◆ RECORD EXCERPTS ◆
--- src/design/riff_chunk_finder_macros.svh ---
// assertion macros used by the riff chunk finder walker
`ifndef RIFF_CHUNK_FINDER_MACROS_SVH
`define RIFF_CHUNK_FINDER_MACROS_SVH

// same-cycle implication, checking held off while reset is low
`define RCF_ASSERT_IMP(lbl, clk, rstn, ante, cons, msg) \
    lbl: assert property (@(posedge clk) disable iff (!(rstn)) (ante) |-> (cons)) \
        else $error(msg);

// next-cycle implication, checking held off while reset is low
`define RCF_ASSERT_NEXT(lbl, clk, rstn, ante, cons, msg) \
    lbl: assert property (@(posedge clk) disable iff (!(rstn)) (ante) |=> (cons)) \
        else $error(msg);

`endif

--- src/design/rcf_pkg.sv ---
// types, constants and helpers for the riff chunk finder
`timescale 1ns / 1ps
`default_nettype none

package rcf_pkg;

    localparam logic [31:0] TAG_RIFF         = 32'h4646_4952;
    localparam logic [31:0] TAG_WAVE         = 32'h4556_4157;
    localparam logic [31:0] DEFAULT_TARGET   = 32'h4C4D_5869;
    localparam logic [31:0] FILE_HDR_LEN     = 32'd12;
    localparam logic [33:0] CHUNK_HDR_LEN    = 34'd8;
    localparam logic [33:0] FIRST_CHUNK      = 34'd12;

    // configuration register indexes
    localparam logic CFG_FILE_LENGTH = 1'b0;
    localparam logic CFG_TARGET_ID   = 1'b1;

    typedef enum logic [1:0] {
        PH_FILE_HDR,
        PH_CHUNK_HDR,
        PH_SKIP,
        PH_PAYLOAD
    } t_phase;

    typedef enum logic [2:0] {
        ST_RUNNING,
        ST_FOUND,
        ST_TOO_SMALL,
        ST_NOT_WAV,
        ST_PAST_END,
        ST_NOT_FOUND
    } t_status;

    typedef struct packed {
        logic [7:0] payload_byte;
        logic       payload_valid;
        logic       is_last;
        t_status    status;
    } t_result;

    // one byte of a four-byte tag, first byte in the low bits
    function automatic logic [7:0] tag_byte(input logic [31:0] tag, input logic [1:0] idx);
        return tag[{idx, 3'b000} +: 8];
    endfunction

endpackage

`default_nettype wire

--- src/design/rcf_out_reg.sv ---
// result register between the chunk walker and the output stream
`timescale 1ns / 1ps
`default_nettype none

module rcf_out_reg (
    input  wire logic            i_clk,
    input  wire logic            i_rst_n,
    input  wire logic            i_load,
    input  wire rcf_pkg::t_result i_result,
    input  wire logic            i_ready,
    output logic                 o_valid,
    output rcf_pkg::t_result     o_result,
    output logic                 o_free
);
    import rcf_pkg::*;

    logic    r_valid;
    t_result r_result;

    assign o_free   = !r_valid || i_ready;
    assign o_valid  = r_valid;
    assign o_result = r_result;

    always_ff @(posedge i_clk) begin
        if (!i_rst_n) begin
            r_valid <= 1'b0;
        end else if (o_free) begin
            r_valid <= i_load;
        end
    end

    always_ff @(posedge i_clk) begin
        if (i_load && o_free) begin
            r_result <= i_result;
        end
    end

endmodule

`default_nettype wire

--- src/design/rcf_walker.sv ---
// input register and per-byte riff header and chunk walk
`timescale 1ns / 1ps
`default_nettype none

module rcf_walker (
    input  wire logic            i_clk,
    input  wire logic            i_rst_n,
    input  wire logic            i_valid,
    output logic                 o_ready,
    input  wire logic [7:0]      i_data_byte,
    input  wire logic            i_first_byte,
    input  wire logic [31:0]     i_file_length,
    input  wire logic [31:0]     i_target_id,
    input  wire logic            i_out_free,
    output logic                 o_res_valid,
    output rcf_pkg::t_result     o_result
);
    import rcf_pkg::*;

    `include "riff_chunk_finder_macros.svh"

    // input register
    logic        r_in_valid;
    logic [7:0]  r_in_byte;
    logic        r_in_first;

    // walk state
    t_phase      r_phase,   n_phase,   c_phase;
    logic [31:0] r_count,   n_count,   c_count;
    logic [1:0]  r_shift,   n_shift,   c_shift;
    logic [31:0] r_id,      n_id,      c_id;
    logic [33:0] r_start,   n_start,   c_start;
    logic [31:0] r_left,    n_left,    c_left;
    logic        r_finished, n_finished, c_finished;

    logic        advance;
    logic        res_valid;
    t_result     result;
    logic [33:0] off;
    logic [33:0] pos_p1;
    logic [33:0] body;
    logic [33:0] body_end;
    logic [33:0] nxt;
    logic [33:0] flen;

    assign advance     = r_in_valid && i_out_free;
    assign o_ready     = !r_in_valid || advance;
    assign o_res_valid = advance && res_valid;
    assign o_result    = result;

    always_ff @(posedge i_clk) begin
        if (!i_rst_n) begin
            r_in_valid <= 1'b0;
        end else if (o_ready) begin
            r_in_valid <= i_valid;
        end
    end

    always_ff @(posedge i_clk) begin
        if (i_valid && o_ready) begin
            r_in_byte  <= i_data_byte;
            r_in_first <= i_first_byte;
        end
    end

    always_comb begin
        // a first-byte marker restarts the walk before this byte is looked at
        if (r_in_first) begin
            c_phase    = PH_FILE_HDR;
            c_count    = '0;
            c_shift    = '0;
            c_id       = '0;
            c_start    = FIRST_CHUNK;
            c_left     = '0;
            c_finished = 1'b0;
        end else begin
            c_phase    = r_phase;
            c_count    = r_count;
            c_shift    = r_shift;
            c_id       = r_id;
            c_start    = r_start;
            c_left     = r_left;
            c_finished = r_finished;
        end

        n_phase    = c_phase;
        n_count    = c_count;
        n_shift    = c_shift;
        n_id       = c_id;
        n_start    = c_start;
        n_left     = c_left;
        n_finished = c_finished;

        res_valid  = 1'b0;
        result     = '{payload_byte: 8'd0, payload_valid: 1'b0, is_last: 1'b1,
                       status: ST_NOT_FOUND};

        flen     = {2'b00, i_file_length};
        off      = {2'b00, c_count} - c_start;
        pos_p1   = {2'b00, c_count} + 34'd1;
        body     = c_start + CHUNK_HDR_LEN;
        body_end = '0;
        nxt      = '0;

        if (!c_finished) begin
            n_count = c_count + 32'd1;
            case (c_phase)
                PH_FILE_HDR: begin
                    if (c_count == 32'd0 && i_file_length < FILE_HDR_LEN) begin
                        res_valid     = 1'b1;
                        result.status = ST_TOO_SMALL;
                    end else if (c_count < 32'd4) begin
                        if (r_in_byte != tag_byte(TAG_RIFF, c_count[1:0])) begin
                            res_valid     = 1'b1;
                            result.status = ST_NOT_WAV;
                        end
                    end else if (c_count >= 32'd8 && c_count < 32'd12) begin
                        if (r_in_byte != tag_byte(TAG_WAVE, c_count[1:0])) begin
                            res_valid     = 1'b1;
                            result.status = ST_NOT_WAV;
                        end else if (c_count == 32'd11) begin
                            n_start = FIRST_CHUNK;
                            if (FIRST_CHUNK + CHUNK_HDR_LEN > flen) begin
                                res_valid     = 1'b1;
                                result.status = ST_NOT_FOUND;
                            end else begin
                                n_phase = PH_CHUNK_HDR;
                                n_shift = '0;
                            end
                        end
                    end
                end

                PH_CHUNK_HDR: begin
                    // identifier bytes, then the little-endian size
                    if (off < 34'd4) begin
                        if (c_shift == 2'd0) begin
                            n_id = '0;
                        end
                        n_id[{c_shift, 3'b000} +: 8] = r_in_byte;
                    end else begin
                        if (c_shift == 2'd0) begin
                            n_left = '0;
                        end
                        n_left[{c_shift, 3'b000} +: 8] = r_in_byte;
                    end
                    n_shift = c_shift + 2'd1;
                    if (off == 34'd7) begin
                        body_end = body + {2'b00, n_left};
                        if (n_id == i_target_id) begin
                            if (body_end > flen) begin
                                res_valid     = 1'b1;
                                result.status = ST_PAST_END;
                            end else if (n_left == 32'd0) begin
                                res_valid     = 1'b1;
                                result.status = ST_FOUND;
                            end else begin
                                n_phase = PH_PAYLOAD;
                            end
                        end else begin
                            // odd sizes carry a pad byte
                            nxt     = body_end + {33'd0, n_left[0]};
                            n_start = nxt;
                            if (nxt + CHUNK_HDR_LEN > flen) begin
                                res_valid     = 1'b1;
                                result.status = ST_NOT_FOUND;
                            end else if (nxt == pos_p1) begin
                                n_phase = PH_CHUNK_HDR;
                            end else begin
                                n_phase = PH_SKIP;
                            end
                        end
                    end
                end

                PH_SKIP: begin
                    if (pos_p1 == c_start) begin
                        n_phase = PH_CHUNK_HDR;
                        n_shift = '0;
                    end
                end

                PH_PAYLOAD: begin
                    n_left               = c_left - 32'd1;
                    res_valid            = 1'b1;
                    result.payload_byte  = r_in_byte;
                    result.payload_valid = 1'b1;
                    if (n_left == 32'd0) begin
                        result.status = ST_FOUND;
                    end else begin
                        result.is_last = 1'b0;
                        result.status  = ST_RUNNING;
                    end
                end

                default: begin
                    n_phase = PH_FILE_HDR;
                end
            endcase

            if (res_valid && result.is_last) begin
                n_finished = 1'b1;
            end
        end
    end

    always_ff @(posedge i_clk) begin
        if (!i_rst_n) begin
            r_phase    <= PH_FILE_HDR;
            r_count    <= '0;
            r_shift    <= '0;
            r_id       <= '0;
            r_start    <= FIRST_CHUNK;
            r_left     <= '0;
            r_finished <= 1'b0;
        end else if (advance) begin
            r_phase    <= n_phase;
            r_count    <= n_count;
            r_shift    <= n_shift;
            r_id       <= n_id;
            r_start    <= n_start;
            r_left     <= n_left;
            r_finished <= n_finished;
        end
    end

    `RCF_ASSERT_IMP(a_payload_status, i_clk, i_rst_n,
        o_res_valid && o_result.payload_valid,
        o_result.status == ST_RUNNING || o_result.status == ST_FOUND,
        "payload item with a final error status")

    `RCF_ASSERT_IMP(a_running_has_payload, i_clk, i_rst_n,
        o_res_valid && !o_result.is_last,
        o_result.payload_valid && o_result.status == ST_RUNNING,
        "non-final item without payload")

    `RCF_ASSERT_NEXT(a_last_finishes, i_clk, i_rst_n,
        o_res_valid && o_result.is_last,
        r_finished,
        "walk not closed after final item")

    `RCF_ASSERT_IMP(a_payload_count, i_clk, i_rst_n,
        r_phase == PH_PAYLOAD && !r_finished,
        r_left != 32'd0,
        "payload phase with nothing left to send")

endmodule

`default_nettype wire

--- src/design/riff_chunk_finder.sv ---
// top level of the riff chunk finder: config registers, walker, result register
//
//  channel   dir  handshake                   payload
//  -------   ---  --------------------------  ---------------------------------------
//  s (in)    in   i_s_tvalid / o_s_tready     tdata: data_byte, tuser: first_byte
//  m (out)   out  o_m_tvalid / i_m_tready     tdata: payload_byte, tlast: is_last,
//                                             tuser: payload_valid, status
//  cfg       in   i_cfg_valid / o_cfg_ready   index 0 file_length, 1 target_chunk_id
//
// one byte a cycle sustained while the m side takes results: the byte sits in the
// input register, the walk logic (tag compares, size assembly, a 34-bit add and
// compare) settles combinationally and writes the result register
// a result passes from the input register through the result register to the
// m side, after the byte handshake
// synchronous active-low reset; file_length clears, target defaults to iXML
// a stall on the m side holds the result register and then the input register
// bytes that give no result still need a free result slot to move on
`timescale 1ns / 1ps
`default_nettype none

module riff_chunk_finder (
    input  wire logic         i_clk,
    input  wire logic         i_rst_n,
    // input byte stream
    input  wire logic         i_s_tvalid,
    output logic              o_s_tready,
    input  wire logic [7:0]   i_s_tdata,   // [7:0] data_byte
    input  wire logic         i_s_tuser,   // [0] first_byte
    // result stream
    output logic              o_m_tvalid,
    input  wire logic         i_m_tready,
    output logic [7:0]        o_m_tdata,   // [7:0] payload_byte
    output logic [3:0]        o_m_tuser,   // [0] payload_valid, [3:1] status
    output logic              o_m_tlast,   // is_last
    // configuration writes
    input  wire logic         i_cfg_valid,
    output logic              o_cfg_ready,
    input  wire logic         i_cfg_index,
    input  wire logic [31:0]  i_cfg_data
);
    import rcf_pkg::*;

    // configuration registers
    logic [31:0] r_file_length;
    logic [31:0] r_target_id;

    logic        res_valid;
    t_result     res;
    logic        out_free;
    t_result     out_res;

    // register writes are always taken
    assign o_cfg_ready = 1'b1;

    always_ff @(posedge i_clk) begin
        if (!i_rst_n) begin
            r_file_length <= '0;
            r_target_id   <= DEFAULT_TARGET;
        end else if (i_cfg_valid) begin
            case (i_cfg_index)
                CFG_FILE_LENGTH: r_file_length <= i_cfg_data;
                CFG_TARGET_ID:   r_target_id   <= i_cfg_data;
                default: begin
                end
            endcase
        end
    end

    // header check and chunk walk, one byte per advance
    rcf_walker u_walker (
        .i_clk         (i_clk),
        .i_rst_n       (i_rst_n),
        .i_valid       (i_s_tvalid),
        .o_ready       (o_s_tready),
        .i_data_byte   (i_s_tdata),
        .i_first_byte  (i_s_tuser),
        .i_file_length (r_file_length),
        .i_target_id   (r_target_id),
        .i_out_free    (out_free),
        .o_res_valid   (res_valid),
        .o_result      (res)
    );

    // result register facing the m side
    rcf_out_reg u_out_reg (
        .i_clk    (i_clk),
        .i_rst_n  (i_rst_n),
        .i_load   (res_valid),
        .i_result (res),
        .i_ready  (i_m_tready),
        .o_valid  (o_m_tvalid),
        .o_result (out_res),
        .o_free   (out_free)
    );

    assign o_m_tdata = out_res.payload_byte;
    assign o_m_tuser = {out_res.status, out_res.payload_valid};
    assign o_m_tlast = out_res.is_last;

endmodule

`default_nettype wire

◆ WHAT YOU SHOULD DO ◆
Provide only the count of lines in the data above that include the string "rstn".

◆ EXERCISE OUTPUT ◆
4